● Directions for this task
From the data below, copy exactly the lines that lie between the one holding "export CELL_PAD_IN_SITES_DETAIL_PLACEMENT = 1" and the one holding "set_load 0.03 [all_outputs]", including both, and nothing more.

● Extracted data
##############################
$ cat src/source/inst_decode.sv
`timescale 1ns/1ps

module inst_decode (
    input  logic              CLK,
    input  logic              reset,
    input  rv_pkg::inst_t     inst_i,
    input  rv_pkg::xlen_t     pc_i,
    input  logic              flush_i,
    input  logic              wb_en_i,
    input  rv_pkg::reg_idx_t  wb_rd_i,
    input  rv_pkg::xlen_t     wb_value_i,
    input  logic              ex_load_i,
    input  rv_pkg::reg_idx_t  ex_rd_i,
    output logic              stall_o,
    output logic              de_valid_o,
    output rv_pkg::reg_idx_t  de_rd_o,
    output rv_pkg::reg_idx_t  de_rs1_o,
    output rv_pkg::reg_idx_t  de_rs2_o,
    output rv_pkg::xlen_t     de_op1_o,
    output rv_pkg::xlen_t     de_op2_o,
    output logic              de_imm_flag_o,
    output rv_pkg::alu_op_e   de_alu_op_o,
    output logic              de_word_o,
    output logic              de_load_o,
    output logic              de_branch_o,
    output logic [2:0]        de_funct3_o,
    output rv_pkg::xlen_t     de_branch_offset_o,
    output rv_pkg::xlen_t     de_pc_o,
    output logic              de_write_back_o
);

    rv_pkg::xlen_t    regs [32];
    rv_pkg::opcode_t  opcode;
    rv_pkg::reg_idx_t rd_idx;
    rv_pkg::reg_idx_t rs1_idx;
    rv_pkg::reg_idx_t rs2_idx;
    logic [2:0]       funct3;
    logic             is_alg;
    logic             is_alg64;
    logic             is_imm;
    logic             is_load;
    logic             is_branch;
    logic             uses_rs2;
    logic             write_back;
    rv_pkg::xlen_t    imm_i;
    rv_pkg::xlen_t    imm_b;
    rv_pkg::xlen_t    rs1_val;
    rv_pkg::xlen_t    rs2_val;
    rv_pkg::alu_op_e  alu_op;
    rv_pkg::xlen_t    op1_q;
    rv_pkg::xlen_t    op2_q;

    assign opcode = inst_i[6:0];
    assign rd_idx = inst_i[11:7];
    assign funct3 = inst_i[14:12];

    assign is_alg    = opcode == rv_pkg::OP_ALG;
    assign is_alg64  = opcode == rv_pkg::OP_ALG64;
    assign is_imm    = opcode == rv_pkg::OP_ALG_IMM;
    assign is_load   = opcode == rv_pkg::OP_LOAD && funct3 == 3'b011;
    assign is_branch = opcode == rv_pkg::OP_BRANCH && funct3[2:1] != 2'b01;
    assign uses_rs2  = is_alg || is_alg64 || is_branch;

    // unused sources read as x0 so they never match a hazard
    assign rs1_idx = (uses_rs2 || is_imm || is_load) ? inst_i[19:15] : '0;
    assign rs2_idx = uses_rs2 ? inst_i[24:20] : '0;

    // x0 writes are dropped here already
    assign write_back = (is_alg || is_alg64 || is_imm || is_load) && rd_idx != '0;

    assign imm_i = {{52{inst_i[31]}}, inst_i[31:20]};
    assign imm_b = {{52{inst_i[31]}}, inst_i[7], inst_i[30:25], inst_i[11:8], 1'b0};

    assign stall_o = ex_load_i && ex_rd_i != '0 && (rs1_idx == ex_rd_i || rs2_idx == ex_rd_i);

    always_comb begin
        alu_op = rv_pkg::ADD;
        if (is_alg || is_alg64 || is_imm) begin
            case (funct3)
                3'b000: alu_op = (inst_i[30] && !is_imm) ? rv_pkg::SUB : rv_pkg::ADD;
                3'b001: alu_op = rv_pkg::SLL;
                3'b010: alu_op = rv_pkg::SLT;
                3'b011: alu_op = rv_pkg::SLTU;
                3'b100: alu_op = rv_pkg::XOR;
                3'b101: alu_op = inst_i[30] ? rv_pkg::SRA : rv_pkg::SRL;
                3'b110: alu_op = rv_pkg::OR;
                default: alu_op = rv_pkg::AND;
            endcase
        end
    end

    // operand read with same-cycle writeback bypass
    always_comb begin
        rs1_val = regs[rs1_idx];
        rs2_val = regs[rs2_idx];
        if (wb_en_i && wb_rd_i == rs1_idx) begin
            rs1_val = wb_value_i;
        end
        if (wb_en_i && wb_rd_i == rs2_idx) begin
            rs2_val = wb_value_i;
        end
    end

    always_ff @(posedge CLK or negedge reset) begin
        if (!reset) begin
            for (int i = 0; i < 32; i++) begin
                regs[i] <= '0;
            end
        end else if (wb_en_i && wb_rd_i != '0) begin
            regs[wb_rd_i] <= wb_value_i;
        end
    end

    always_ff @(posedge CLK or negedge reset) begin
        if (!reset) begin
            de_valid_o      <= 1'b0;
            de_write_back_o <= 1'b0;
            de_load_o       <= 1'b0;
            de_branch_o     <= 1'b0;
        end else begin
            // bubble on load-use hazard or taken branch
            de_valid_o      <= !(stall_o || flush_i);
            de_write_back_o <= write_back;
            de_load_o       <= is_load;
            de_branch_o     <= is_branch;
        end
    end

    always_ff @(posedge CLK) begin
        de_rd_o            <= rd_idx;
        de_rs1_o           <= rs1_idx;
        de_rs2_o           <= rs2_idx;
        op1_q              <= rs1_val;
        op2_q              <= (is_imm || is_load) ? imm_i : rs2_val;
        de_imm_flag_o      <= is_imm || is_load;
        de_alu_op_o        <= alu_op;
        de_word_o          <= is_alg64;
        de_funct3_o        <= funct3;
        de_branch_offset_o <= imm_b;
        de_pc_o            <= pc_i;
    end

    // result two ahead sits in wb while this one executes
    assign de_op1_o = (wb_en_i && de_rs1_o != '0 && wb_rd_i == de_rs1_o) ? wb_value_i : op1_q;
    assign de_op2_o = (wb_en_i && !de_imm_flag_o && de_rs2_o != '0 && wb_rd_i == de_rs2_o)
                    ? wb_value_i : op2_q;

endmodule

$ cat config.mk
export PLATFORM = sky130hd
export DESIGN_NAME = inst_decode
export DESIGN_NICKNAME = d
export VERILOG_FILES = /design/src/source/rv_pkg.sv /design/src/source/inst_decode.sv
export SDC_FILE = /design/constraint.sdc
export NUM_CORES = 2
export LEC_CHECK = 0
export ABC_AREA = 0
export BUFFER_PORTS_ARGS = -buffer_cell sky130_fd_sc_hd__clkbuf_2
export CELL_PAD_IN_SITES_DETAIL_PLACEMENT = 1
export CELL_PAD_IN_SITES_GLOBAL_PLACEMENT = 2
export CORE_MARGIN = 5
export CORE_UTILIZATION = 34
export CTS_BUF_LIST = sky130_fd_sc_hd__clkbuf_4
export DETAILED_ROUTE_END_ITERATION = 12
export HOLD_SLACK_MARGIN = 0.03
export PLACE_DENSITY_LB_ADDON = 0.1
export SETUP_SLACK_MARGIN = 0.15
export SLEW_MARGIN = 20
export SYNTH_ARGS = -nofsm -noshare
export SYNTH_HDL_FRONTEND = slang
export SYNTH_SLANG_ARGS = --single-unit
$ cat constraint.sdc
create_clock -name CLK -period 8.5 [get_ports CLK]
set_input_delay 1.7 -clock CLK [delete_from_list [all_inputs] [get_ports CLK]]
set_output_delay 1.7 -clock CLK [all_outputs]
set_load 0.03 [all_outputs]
##############################
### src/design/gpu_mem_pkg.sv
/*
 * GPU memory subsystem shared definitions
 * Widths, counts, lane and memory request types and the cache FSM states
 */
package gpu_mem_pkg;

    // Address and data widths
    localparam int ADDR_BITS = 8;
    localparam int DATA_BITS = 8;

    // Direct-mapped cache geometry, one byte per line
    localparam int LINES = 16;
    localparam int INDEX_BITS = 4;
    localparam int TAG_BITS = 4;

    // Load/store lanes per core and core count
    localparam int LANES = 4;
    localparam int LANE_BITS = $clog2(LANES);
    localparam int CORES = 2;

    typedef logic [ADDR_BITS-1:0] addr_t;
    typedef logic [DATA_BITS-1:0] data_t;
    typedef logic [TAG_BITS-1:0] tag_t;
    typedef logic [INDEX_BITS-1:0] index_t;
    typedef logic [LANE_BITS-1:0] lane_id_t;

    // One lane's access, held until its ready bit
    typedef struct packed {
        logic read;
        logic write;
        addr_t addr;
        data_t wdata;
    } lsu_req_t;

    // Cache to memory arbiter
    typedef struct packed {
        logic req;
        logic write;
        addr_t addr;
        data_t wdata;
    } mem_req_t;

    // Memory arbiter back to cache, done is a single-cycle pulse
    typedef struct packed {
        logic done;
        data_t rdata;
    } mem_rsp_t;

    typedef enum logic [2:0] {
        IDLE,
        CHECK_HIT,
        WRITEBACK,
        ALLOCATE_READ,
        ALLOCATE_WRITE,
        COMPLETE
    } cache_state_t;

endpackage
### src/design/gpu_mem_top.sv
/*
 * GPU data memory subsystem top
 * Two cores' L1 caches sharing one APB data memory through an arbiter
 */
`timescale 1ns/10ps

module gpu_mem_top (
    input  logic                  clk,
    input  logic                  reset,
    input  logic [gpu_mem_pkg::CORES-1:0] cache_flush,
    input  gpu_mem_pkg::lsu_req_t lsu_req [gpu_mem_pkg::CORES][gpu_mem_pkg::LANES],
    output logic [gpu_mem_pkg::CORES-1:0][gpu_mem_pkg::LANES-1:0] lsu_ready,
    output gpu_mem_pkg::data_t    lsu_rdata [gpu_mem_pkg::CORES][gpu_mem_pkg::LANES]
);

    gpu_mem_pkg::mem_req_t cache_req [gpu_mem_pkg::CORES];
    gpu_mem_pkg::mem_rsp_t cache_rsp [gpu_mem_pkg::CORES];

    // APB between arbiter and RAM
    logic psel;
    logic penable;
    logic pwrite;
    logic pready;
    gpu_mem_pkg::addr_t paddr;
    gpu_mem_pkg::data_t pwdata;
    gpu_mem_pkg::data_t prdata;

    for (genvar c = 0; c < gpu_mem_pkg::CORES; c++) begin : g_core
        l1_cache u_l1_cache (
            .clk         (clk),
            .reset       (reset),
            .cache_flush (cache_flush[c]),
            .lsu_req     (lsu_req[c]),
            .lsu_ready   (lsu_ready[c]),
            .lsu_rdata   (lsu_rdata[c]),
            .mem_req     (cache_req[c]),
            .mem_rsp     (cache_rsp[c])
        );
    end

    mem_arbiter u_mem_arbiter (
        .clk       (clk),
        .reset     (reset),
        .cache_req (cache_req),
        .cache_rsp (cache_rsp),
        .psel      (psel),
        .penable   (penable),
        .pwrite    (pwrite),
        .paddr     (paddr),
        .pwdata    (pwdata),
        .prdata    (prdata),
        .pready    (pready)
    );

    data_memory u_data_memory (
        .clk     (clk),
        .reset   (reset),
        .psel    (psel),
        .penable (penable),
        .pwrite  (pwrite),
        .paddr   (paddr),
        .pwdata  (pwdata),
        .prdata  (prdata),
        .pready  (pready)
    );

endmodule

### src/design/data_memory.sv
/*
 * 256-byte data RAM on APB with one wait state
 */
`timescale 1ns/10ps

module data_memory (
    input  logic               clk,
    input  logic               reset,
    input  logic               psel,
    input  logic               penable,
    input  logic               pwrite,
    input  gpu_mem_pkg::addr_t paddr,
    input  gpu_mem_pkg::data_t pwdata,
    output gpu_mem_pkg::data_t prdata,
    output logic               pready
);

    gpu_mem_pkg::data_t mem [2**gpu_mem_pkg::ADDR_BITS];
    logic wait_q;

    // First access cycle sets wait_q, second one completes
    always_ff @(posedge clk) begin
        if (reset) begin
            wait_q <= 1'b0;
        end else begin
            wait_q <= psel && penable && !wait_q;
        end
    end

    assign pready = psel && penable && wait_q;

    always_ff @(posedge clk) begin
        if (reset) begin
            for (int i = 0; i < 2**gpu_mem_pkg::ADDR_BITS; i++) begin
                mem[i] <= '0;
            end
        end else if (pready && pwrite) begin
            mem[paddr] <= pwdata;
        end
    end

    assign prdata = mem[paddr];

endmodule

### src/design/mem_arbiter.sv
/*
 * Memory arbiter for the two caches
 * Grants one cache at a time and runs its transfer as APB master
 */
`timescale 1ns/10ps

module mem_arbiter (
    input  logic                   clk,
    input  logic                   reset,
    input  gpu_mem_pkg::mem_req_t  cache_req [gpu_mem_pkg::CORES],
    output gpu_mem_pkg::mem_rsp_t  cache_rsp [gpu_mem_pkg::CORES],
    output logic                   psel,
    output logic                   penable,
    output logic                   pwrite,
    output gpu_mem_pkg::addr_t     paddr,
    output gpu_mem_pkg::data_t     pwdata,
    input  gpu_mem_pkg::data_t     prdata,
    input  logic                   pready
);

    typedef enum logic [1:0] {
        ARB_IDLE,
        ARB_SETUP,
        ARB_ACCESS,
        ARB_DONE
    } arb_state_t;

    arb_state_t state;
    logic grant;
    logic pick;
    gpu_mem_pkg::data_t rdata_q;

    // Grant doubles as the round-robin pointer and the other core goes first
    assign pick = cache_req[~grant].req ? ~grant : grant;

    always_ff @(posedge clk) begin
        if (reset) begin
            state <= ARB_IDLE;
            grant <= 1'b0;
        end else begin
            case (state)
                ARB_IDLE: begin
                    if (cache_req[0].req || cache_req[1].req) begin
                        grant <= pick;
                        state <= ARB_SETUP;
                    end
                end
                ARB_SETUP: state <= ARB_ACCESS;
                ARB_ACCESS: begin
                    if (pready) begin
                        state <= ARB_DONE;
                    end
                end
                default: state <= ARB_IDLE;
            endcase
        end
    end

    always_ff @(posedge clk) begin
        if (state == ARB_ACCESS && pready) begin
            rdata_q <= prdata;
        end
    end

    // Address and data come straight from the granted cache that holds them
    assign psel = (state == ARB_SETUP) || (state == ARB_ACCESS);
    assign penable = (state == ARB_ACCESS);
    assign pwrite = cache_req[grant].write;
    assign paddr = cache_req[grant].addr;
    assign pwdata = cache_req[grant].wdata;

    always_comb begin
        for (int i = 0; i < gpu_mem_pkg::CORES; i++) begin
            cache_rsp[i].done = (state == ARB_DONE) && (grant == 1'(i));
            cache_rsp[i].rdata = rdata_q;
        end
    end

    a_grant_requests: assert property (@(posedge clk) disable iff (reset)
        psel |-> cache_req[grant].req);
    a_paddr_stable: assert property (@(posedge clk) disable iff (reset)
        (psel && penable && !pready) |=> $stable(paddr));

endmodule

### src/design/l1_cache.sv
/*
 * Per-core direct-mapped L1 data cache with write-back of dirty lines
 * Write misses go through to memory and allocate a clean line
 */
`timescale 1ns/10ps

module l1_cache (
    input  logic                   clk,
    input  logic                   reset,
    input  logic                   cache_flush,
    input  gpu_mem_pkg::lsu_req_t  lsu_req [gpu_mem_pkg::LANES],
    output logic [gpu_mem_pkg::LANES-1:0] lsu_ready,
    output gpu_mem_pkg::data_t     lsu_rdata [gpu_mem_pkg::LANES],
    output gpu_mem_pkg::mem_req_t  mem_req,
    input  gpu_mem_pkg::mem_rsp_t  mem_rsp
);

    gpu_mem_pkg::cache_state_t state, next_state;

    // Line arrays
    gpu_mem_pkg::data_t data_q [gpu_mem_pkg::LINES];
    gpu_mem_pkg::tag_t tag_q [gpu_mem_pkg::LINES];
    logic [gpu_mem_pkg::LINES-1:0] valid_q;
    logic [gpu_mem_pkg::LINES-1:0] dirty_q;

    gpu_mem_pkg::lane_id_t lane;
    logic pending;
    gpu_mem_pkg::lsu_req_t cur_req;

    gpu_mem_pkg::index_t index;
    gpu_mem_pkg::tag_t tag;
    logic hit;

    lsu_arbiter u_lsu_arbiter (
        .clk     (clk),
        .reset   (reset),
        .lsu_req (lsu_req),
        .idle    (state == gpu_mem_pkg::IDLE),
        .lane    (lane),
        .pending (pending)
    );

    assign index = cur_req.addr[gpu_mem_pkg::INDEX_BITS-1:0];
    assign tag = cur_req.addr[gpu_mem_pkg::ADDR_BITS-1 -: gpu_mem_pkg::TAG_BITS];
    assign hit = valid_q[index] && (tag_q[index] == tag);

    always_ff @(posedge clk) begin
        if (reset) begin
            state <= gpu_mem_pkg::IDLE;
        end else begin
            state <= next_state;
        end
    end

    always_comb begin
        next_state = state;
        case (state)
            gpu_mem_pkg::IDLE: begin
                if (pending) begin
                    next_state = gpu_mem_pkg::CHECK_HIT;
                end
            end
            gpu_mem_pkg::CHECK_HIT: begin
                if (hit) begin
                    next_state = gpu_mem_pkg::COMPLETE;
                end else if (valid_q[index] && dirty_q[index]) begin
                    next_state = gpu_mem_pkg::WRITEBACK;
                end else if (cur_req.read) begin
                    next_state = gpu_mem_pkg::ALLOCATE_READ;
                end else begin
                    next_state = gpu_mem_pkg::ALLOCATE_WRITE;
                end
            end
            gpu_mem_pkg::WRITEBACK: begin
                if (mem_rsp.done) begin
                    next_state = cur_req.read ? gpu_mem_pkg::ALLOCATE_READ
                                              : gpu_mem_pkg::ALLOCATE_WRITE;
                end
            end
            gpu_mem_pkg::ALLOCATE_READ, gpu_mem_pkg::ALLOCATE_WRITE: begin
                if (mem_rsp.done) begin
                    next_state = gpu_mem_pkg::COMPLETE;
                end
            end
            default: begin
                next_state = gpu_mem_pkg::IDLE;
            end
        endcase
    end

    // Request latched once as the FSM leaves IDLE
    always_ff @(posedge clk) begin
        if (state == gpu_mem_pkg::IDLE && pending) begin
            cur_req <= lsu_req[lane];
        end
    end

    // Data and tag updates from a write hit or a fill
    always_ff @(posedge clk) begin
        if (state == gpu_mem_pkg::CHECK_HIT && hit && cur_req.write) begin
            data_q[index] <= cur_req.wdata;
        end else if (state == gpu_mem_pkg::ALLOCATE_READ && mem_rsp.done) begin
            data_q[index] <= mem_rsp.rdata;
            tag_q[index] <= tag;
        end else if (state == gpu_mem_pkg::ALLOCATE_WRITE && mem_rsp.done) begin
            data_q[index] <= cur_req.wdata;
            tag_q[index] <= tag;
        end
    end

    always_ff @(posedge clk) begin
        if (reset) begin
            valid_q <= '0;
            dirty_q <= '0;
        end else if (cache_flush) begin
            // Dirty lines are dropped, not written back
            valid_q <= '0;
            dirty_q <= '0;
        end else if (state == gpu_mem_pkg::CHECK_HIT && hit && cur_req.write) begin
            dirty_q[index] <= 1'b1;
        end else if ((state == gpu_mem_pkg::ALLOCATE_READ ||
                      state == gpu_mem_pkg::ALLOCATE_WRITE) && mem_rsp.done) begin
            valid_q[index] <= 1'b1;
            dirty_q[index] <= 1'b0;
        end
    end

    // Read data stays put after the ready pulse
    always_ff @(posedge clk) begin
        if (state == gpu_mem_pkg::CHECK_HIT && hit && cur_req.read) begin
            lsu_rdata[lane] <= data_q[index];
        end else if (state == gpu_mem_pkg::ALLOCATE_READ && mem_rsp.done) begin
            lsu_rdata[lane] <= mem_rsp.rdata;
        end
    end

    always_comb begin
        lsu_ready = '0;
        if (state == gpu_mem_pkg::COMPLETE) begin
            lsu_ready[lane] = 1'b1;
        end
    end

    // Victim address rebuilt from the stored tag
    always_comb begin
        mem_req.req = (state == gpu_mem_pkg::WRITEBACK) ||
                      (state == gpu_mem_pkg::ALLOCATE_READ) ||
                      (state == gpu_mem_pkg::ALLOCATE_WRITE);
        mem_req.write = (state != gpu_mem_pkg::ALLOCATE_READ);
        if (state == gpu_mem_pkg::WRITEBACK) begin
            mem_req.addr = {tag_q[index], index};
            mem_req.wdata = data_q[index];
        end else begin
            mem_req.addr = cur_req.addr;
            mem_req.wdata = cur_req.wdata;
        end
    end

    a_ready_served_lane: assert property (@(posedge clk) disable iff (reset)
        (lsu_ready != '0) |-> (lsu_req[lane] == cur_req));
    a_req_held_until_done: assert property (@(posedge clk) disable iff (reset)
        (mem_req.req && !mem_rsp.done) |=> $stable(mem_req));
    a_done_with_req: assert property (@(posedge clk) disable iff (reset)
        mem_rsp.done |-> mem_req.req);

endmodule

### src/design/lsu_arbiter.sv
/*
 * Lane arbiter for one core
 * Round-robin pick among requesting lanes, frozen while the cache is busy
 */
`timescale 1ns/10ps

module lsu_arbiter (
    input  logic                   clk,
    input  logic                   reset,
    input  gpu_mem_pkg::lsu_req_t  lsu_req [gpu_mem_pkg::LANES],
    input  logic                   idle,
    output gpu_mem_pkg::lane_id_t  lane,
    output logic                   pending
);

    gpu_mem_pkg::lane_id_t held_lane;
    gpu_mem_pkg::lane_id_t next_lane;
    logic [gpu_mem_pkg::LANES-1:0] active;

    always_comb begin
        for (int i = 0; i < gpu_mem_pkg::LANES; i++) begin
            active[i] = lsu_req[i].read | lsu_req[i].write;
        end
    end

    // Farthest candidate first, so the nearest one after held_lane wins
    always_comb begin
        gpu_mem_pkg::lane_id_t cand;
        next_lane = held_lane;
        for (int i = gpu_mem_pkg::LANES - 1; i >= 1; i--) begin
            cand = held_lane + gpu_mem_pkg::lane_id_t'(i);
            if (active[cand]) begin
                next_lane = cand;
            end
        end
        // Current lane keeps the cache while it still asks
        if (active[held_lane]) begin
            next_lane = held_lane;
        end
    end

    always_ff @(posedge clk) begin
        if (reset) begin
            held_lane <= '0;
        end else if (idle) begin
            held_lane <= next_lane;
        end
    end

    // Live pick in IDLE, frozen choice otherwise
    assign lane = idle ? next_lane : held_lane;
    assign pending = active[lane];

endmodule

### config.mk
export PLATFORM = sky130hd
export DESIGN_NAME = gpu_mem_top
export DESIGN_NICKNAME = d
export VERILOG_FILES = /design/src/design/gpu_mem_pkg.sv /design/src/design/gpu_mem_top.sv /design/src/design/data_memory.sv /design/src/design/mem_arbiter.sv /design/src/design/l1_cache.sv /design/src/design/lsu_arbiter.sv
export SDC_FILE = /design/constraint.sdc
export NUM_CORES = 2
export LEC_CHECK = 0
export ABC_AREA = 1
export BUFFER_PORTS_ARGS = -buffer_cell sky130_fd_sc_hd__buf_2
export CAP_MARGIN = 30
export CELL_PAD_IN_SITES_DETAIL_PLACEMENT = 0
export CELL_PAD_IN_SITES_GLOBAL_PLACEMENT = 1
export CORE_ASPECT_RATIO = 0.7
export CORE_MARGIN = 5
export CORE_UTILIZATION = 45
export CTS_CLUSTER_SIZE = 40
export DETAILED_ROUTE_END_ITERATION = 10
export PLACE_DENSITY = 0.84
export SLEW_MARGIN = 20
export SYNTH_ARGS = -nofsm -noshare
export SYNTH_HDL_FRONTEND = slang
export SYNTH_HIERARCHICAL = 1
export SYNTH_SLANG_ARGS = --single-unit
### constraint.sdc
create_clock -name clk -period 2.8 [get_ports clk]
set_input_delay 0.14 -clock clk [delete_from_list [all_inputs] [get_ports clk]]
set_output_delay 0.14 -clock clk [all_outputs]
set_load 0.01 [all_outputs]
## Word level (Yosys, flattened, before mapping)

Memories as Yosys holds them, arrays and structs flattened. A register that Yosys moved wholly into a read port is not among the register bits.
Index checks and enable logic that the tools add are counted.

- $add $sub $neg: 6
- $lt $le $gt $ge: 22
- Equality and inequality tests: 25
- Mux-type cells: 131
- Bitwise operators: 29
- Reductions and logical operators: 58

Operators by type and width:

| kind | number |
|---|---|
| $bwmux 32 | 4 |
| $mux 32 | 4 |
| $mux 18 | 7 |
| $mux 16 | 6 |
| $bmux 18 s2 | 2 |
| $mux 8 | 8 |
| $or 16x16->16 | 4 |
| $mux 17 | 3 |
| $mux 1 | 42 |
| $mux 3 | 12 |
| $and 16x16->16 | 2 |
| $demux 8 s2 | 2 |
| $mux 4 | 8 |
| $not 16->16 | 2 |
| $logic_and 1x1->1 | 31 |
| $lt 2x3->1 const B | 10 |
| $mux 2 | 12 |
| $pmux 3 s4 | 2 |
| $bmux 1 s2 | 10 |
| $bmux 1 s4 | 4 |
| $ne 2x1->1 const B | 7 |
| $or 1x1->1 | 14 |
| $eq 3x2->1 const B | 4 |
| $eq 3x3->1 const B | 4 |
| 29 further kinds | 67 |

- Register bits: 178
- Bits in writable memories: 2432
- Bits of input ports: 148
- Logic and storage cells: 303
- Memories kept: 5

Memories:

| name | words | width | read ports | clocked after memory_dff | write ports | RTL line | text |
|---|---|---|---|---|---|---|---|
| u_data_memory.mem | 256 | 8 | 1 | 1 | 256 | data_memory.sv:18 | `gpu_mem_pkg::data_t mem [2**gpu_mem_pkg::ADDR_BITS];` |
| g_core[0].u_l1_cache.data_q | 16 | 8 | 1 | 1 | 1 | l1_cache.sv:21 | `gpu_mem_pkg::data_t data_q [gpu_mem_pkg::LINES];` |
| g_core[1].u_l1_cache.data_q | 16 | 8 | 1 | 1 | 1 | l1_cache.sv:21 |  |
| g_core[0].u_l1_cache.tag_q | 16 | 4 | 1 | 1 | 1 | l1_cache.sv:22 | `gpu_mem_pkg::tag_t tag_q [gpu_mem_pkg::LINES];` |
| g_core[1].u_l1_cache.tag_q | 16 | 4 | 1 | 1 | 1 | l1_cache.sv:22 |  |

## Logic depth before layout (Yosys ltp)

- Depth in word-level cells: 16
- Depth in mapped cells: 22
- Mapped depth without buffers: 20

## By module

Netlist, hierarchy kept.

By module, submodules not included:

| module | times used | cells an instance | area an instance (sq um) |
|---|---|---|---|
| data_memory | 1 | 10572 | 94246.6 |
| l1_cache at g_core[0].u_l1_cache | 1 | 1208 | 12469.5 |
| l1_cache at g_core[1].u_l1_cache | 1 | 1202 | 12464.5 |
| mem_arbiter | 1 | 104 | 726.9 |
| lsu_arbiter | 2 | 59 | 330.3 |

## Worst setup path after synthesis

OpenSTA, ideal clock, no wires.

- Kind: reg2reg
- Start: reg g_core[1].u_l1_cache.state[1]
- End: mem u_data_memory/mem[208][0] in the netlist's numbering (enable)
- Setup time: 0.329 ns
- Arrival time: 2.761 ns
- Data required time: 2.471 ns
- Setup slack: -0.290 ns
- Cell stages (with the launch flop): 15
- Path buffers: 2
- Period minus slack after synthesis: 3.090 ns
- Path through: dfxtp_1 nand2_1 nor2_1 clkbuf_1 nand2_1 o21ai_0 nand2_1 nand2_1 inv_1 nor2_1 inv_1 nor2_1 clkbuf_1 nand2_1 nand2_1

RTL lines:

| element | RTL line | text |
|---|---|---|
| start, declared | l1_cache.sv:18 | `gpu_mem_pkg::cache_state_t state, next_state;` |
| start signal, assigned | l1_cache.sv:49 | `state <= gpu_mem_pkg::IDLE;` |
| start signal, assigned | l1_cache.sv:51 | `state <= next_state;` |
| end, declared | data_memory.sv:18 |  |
##############################
● Task output
export CELL_PAD_IN_SITES_DETAIL_PLACEMENT = 1
export CELL_PAD_IN_SITES_GLOBAL_PLACEMENT = 2
export CORE_MARGIN = 5
export CORE_UTILIZATION = 34
export CTS_BUF_LIST = sky130_fd_sc_hd__clkbuf_4
export DETAILED_ROUTE_END_ITERATION = 12
export HOLD_SLACK_MARGIN = 0.03
export PLACE_DENSITY_LB_ADDON = 0.1
export SETUP_SLACK_MARGIN = 0.15
export SLEW_MARGIN = 20
export SYNTH_ARGS = -nofsm -noshare
export SYNTH_HDL_FRONTEND = slang
export SYNTH_SLANG_ARGS = --single-unit
$ cat constraint.sdc
create_clock -name CLK -period 8.5 [get_ports CLK]
set_input_delay 1.7 -clock CLK [delete_from_list [all_inputs] [get_ports CLK]]
set_output_delay 1.7 -clock CLK [all_outputs]
set_load 0.03 [all_outputs]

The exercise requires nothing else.